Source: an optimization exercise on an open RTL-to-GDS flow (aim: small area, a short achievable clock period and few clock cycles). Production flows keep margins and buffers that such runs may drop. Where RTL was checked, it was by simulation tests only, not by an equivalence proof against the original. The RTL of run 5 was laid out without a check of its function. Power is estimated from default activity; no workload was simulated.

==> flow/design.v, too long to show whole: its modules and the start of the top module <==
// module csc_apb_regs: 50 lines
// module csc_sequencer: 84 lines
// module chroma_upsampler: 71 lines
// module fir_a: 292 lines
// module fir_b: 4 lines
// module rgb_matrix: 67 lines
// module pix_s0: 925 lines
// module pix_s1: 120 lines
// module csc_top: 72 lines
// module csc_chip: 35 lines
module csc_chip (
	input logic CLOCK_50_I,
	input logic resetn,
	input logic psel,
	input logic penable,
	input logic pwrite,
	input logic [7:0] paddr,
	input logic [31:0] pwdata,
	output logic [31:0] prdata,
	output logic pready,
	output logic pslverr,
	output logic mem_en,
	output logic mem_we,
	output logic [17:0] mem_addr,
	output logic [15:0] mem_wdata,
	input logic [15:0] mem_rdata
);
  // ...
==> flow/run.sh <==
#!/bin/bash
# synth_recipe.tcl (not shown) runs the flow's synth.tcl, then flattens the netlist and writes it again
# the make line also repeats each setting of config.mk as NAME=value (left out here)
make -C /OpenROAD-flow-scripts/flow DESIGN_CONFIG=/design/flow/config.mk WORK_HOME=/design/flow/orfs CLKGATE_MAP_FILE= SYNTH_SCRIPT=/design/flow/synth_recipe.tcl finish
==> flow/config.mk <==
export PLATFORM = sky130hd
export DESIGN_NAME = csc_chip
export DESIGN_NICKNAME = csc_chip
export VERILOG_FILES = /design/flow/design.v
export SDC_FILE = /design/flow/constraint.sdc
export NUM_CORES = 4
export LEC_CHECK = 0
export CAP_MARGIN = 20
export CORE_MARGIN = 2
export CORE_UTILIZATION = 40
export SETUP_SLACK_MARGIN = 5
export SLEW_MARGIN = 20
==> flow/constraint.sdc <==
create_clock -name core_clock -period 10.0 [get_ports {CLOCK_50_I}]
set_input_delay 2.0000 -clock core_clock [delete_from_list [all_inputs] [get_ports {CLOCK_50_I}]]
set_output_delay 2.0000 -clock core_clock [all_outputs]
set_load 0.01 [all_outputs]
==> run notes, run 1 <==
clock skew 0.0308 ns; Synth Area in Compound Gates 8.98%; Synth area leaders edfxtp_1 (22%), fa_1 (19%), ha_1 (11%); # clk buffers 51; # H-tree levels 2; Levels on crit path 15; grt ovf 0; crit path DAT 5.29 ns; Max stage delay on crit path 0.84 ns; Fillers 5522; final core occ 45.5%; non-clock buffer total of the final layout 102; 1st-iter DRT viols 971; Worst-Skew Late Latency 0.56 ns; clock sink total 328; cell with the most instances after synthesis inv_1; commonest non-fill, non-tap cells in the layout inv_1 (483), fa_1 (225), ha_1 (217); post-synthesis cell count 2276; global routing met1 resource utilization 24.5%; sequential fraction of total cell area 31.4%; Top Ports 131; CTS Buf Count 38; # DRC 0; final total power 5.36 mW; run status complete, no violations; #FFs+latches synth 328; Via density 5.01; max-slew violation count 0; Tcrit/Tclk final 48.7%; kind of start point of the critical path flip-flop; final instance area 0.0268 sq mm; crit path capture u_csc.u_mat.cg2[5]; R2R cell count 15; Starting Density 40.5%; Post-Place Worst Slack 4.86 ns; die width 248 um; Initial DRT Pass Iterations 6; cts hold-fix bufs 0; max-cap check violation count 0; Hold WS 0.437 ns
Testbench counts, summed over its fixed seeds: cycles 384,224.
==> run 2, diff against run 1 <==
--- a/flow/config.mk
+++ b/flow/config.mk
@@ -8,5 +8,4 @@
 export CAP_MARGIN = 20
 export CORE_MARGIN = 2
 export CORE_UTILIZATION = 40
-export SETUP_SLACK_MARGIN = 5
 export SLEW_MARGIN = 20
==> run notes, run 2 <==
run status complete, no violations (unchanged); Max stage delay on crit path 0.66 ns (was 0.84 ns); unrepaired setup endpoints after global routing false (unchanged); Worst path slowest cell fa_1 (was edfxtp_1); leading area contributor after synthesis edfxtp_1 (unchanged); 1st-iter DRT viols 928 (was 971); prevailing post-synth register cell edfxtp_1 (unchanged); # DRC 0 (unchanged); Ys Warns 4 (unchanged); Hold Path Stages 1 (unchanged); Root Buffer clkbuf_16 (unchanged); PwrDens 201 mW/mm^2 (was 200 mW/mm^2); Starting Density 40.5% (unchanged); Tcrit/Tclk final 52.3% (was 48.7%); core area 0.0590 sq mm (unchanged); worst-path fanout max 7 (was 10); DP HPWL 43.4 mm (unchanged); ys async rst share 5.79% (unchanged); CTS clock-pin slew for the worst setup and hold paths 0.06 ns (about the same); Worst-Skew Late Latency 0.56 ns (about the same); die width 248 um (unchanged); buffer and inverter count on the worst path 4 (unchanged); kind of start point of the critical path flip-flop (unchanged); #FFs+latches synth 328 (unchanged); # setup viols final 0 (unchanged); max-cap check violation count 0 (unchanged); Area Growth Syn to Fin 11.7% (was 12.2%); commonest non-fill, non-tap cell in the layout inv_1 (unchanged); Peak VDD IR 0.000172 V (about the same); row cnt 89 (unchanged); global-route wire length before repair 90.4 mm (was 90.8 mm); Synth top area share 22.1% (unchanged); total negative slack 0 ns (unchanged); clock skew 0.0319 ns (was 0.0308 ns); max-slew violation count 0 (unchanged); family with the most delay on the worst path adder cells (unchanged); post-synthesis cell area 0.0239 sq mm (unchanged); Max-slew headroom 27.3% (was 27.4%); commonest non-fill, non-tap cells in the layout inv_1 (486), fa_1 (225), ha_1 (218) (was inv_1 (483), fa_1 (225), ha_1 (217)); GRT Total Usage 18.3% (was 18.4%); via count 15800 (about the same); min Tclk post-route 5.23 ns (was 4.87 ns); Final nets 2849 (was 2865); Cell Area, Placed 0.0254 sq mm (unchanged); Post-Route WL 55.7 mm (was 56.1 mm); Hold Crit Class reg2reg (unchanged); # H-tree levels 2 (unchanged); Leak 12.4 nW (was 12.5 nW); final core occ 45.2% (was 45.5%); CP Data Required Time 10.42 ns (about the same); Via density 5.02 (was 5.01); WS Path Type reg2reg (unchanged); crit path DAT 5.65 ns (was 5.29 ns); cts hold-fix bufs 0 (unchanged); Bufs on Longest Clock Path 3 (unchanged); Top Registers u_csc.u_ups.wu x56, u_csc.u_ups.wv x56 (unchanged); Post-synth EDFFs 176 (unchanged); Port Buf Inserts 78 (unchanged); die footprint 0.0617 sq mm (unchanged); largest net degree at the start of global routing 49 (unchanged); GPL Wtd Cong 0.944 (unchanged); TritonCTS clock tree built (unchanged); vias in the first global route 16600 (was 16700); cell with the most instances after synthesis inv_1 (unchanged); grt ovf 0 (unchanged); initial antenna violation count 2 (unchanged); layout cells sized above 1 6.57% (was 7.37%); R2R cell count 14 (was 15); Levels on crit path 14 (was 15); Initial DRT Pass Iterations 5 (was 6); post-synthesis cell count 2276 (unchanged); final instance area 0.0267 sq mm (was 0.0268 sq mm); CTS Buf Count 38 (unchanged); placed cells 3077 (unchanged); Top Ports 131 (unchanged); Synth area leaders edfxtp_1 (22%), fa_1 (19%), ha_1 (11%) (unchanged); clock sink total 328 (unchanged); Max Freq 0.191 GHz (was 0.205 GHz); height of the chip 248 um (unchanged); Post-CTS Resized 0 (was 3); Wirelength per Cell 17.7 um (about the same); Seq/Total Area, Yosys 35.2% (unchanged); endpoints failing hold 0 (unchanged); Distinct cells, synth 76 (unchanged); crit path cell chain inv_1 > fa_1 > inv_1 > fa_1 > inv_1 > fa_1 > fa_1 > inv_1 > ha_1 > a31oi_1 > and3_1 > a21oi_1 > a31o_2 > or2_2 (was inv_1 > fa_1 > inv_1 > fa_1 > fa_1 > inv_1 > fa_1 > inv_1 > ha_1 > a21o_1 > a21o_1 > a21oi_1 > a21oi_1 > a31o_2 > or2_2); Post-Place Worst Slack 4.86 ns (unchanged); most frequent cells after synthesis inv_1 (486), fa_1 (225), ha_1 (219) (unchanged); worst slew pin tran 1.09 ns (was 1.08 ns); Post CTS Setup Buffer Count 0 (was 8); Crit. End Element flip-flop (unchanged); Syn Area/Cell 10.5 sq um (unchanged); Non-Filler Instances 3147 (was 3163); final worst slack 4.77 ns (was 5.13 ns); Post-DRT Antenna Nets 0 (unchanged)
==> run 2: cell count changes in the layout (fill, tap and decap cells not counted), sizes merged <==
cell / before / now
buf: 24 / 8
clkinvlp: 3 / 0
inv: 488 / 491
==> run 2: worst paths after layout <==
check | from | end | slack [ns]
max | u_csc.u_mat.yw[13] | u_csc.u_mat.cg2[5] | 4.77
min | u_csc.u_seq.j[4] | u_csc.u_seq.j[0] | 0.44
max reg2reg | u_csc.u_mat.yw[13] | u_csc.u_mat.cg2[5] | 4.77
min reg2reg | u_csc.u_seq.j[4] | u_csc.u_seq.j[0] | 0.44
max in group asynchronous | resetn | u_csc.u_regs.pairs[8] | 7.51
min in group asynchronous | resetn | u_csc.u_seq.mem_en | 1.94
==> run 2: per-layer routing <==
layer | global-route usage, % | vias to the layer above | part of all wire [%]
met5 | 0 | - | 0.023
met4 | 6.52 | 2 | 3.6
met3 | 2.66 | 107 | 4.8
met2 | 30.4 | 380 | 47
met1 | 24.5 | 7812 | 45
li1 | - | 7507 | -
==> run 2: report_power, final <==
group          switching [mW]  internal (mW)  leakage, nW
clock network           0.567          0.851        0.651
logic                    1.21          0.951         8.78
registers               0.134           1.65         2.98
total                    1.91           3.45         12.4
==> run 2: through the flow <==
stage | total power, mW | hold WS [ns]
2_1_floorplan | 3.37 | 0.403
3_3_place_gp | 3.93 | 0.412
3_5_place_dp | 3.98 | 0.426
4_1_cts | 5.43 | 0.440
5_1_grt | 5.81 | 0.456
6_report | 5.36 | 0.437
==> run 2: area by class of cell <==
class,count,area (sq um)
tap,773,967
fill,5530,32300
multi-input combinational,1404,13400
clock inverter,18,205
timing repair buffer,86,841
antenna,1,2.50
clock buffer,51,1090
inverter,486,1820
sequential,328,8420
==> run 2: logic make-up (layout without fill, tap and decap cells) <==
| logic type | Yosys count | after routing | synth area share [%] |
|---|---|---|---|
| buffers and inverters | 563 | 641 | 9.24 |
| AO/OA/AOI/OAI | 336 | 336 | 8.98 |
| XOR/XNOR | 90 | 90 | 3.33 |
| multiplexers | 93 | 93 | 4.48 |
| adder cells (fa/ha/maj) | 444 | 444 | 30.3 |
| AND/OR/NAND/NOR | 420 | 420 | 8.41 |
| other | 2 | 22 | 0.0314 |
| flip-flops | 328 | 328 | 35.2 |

--

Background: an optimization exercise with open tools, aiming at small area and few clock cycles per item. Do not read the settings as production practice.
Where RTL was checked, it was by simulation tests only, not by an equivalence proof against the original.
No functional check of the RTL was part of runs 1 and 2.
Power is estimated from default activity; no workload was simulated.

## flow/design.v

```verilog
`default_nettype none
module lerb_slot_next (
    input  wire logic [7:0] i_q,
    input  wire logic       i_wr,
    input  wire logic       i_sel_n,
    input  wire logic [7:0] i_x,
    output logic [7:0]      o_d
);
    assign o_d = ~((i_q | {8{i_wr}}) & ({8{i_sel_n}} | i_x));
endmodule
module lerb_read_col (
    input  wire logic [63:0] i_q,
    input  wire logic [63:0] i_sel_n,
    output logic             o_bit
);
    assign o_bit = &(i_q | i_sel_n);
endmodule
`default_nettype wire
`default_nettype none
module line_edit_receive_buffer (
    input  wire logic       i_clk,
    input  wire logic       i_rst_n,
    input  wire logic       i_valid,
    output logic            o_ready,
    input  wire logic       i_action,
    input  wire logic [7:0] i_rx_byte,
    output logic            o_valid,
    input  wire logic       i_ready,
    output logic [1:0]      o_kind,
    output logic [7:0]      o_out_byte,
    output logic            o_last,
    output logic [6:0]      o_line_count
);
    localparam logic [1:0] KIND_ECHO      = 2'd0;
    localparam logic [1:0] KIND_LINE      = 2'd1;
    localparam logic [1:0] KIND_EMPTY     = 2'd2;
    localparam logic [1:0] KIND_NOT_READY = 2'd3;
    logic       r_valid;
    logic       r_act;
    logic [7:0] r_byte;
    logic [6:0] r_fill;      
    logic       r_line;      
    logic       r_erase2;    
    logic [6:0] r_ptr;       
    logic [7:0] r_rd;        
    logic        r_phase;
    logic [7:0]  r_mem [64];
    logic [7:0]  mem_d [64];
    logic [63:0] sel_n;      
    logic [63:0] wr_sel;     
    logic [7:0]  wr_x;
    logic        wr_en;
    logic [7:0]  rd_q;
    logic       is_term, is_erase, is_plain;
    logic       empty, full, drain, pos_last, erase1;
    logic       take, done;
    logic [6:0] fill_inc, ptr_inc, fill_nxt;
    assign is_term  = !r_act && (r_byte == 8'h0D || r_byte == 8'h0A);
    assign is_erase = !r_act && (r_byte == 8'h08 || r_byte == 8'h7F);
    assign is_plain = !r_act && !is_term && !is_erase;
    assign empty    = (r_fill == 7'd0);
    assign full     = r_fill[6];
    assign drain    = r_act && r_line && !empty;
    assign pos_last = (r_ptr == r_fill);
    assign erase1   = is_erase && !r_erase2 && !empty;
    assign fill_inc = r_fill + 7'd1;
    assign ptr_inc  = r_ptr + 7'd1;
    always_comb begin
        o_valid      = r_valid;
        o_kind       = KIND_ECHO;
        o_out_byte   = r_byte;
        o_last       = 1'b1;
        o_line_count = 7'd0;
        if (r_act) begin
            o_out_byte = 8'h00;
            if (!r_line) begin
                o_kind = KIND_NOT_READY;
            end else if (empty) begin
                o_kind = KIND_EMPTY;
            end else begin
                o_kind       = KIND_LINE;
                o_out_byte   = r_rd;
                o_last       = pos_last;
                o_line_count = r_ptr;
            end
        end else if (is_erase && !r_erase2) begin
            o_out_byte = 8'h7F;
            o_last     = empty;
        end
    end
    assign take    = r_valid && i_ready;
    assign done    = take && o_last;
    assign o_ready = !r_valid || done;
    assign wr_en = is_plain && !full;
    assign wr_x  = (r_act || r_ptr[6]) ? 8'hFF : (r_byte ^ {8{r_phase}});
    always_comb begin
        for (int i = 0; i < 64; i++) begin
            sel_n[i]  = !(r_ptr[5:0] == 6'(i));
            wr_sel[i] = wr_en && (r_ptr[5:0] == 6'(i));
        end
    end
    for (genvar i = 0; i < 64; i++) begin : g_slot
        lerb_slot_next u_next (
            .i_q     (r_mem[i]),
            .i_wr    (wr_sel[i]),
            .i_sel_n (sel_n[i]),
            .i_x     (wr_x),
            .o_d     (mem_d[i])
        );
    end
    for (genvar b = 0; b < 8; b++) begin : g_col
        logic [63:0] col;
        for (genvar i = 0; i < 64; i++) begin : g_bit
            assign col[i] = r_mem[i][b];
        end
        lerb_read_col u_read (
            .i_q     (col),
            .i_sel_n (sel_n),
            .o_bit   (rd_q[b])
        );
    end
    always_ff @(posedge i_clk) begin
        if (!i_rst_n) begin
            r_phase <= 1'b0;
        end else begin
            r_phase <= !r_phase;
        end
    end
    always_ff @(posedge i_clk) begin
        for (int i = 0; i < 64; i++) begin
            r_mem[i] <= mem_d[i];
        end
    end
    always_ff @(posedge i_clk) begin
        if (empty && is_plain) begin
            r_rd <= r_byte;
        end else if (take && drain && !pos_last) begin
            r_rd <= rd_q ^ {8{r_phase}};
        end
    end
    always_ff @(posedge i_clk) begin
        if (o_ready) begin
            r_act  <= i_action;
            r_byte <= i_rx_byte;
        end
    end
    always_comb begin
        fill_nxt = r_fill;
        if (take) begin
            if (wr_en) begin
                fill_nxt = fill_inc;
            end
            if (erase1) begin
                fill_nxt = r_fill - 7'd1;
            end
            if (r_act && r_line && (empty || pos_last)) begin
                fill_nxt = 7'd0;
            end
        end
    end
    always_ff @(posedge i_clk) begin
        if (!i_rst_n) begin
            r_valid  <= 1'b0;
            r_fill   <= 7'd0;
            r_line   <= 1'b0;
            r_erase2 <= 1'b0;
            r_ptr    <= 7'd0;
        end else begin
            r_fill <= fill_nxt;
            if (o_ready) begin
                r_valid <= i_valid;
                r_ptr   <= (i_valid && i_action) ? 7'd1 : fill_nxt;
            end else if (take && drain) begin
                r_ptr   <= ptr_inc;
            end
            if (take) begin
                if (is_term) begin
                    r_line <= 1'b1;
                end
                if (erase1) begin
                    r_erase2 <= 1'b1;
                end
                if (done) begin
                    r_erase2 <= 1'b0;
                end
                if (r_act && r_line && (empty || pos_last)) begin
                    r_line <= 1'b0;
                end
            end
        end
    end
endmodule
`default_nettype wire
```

...

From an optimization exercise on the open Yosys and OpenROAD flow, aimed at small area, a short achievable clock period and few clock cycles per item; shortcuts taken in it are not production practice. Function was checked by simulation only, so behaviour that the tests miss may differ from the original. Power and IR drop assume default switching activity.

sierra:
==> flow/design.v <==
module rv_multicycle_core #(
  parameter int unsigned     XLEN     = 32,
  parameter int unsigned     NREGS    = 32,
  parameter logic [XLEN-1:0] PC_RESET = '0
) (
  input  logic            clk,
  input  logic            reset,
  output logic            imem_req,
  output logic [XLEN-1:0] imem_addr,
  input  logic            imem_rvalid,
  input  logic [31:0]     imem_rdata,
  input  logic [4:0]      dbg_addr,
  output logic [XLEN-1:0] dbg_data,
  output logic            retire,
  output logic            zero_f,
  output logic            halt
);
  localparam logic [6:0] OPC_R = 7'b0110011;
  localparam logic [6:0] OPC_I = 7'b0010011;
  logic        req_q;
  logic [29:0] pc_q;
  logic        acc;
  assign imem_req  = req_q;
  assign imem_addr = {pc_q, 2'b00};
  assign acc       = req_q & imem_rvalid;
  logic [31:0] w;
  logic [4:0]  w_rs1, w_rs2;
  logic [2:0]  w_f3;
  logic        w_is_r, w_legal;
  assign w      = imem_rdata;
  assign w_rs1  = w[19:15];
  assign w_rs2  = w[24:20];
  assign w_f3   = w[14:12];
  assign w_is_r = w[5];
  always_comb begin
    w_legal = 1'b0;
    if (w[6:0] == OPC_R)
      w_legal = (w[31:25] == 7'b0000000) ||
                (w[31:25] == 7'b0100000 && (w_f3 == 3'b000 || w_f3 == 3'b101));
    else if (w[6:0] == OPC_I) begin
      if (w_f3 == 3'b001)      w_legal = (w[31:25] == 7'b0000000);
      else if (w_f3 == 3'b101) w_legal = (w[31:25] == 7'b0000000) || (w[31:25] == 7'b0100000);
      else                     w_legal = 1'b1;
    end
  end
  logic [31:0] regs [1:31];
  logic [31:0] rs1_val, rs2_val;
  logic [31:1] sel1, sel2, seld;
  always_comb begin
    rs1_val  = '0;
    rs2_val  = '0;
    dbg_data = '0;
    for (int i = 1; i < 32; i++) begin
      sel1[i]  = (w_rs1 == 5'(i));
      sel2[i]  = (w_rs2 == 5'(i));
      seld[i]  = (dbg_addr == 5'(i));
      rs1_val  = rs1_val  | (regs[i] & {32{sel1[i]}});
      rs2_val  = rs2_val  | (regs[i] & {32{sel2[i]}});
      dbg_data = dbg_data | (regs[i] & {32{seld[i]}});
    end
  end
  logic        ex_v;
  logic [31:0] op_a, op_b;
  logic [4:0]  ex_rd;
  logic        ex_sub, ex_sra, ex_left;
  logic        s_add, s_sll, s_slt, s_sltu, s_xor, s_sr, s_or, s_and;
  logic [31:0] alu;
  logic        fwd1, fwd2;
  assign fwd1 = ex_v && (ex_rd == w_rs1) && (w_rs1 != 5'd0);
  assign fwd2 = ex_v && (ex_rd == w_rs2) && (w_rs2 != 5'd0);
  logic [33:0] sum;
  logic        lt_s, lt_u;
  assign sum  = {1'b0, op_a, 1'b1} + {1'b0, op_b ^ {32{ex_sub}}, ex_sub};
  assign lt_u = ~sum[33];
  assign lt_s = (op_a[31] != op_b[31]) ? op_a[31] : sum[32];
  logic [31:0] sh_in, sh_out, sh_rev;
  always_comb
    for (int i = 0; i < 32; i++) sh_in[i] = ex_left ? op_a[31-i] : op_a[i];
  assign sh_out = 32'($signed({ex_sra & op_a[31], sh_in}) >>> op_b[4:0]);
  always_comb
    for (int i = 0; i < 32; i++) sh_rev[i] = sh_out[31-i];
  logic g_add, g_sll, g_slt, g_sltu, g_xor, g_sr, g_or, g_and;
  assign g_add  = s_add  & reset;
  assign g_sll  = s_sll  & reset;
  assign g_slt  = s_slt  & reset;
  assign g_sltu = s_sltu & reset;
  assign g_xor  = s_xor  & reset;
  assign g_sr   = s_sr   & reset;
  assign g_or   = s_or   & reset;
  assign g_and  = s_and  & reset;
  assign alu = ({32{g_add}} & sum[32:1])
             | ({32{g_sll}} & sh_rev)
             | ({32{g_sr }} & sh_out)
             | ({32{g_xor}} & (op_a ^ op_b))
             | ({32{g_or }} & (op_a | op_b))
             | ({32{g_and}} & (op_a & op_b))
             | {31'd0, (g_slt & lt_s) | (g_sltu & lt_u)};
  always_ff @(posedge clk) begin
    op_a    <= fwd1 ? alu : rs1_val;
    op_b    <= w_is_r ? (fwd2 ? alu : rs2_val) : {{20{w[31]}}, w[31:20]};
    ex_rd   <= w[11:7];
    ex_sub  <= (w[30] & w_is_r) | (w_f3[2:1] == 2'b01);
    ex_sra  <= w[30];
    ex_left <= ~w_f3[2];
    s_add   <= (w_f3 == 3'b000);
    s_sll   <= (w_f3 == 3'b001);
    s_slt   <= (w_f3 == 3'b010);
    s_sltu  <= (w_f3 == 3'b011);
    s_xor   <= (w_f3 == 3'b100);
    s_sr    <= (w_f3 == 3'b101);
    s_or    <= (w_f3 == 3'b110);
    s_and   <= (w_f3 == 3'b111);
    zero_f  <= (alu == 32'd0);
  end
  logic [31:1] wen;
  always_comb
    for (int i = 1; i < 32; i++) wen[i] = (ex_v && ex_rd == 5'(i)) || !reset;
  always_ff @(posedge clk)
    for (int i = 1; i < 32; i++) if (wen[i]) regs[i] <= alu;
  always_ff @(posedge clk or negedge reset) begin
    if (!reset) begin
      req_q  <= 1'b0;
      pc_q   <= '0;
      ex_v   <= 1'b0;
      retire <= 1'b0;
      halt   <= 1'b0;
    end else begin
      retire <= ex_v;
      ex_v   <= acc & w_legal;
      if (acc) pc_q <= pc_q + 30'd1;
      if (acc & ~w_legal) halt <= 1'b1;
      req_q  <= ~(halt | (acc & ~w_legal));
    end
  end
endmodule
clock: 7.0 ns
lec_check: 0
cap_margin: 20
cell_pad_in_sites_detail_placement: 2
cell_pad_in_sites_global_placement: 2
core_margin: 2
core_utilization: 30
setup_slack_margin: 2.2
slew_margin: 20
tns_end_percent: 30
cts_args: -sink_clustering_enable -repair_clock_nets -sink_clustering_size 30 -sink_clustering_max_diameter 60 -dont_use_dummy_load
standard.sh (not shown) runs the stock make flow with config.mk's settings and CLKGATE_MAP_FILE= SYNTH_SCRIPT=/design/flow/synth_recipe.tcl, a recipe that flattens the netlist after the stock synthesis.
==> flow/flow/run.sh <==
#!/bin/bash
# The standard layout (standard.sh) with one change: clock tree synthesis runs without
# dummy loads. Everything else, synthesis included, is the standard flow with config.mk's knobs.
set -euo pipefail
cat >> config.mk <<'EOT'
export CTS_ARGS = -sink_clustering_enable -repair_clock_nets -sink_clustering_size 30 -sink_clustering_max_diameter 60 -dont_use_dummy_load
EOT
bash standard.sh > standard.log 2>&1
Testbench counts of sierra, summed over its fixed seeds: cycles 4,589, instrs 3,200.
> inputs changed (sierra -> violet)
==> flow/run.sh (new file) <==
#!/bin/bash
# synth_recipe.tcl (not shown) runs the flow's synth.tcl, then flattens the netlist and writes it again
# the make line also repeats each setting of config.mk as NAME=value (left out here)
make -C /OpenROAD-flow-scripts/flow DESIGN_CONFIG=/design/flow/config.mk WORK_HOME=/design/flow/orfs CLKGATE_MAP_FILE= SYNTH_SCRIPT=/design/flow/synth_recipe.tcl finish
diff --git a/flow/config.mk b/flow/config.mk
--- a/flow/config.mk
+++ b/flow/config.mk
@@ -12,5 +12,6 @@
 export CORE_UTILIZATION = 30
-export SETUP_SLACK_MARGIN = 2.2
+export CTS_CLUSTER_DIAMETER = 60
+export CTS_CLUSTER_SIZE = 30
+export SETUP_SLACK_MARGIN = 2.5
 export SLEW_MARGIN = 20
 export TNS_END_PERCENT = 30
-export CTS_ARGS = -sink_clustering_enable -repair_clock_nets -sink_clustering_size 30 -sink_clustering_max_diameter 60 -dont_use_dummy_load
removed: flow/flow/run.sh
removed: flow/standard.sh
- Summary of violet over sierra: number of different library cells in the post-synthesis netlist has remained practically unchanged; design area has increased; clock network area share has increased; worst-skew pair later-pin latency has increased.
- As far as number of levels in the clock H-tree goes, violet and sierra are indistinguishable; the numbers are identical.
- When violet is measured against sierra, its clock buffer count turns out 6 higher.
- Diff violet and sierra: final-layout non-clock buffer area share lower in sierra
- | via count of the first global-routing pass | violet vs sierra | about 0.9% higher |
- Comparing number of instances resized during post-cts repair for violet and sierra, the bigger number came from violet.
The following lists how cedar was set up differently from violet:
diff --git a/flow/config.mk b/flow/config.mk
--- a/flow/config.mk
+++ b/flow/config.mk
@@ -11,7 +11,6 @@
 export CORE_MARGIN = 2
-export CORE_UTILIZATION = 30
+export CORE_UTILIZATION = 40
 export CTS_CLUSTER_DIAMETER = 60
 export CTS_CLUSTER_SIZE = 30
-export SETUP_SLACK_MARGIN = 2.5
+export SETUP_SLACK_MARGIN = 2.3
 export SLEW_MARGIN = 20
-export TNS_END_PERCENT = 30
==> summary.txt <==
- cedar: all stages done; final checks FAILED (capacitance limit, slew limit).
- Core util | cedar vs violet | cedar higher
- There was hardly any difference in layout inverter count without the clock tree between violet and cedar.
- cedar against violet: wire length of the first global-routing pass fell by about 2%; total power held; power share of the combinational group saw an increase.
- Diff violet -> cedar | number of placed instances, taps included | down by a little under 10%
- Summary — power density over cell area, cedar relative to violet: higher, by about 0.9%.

| PROBLEM REQUIREMENTS |
Wherever the word "network" occurs in the data above, copy the line it sits in.

| ANSWER TO THE PROBLEM |
clock network           0.567          0.851        0.651
- Summary of violet over sierra: number of different library cells in the post-synthesis netlist has remained practically unchanged; design area has increased; clock network area share has increased; worst-skew pair later-pin latency has increased.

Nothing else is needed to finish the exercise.